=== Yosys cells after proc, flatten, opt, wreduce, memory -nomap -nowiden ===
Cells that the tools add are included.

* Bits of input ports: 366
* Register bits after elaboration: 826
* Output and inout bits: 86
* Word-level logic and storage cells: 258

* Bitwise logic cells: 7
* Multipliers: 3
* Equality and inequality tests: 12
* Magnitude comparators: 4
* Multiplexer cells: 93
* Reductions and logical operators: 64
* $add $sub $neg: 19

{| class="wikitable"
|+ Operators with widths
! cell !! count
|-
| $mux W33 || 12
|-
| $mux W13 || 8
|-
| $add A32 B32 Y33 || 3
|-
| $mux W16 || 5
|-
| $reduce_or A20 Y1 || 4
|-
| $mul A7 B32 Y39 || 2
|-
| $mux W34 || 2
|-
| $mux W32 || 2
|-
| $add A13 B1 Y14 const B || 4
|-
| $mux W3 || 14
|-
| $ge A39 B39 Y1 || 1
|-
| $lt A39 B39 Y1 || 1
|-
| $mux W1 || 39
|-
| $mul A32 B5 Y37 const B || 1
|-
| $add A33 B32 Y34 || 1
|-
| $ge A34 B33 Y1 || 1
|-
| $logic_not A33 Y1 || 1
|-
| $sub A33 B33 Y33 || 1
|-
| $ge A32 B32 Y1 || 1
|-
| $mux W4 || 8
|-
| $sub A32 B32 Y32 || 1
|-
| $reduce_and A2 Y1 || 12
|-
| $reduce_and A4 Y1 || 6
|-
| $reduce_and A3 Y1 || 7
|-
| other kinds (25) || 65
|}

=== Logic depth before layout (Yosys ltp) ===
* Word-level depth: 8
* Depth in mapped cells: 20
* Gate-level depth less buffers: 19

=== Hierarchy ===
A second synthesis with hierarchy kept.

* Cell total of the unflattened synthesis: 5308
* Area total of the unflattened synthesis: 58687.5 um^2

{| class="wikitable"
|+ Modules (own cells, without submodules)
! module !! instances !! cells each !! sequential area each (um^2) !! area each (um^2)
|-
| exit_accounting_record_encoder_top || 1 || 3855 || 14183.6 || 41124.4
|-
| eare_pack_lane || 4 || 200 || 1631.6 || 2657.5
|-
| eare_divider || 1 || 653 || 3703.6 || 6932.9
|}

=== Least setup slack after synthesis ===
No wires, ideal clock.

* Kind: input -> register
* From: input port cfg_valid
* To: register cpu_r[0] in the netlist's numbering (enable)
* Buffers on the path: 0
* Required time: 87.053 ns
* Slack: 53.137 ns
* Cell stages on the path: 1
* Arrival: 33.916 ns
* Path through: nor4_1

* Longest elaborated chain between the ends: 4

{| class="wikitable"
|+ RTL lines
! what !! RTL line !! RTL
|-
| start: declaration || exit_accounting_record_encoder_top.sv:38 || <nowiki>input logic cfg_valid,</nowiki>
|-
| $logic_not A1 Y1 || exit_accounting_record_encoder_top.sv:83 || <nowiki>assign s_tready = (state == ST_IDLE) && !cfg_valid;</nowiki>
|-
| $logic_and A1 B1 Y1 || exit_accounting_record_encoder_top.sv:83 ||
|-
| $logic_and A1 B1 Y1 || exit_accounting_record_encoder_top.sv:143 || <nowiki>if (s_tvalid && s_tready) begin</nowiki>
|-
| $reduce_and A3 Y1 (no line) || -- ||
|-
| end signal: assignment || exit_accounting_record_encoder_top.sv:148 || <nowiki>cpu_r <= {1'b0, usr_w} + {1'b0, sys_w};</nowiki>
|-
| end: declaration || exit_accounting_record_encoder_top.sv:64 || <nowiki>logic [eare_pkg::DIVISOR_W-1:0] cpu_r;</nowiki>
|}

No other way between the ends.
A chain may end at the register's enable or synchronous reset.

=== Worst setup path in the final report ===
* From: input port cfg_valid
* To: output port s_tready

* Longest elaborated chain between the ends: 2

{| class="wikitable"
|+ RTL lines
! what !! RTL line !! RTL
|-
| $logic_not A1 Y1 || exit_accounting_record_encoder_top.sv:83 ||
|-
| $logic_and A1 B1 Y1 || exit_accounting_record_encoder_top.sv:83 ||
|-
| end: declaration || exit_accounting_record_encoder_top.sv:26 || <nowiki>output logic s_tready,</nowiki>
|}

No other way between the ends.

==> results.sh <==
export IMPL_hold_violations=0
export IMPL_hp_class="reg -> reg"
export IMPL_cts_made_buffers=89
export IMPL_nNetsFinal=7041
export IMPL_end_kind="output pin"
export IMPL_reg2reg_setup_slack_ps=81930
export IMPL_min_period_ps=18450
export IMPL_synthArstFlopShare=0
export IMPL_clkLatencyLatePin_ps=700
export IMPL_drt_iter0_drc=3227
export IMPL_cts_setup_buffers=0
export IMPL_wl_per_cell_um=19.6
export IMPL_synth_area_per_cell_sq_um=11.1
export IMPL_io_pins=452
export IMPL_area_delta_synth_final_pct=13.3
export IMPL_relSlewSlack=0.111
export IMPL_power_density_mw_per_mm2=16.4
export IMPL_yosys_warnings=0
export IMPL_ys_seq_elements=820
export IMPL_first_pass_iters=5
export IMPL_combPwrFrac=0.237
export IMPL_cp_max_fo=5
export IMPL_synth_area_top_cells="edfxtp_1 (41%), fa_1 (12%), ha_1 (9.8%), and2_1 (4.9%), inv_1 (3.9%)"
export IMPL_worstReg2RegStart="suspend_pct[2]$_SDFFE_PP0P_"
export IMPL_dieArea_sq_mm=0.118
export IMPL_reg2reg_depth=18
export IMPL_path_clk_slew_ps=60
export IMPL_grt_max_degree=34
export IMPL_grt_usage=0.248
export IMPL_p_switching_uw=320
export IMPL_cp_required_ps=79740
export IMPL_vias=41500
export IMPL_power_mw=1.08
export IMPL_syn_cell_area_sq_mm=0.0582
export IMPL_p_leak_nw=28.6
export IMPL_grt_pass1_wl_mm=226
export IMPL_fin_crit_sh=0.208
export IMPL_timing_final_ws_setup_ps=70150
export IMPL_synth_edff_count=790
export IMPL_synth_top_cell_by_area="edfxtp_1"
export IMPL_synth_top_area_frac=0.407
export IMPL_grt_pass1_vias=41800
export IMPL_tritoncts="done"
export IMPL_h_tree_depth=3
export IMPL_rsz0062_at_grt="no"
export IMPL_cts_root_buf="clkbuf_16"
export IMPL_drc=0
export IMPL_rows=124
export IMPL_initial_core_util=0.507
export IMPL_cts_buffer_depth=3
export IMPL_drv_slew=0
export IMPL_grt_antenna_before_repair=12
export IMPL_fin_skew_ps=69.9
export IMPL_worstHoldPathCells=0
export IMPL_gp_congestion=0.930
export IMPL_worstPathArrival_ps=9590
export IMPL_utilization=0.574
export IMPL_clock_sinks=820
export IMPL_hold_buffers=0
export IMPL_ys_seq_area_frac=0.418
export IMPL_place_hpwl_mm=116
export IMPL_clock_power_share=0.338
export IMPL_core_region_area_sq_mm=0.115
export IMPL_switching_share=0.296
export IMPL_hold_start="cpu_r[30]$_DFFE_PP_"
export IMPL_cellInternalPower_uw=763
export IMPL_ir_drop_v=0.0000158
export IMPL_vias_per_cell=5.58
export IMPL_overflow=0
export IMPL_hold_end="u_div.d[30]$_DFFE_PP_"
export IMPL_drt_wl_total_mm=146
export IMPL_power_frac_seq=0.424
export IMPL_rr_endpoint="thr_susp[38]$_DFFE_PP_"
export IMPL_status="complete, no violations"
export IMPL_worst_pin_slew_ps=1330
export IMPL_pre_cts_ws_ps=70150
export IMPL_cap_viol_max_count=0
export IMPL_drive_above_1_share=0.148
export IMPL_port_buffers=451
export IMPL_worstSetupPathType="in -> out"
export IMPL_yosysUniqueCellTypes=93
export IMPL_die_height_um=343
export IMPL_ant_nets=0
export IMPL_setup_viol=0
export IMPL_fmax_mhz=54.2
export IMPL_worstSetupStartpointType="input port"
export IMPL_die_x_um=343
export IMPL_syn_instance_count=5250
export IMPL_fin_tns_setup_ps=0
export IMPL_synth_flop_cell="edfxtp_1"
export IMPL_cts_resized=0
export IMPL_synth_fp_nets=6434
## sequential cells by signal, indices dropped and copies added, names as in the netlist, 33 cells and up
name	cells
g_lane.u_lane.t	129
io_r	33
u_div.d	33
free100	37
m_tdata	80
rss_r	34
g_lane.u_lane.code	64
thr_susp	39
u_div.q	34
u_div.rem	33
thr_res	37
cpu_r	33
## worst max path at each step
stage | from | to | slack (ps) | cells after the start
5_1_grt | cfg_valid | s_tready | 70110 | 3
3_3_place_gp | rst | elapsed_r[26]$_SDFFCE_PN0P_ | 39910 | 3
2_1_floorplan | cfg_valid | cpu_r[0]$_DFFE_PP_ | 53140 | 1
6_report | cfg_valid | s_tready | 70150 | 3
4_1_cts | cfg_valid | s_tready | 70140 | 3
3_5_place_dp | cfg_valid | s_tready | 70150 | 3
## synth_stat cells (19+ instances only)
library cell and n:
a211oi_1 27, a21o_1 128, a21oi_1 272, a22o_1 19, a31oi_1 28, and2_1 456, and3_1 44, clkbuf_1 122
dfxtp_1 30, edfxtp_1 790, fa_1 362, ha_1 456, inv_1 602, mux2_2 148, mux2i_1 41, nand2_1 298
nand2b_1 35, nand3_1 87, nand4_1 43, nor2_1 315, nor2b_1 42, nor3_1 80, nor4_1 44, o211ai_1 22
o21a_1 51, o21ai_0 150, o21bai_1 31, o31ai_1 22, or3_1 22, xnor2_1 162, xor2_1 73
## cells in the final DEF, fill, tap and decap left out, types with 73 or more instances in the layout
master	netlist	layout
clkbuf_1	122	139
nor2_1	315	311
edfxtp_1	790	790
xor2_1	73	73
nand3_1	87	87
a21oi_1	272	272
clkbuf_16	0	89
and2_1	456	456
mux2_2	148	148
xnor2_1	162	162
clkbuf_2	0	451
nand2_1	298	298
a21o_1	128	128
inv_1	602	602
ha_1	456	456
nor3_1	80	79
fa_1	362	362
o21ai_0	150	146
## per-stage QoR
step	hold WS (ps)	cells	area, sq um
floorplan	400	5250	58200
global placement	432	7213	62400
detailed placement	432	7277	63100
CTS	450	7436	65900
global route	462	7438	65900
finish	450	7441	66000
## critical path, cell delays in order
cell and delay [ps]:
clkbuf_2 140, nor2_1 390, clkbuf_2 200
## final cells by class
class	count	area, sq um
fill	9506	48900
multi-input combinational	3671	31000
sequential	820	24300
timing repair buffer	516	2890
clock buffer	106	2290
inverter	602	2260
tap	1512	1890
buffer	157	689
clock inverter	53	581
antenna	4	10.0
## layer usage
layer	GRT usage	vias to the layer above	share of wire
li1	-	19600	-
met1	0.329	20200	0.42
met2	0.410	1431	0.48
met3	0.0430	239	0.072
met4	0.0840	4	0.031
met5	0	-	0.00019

+--

## What needs to be done
When the word "declaration" appears in a line of the listing, pull that line out.

## Result for this exercise
| start: declaration || exit_accounting_record_encoder_top.sv:38 || <nowiki>input logic cfg_valid,</nowiki>
| end: declaration || exit_accounting_record_encoder_top.sv:64 || <nowiki>logic [eare_pkg::DIVISOR_W-1:0] cpu_r;</nowiki>
| end: declaration || exit_accounting_record_encoder_top.sv:26 || <nowiki>output logic s_tready,</nowiki>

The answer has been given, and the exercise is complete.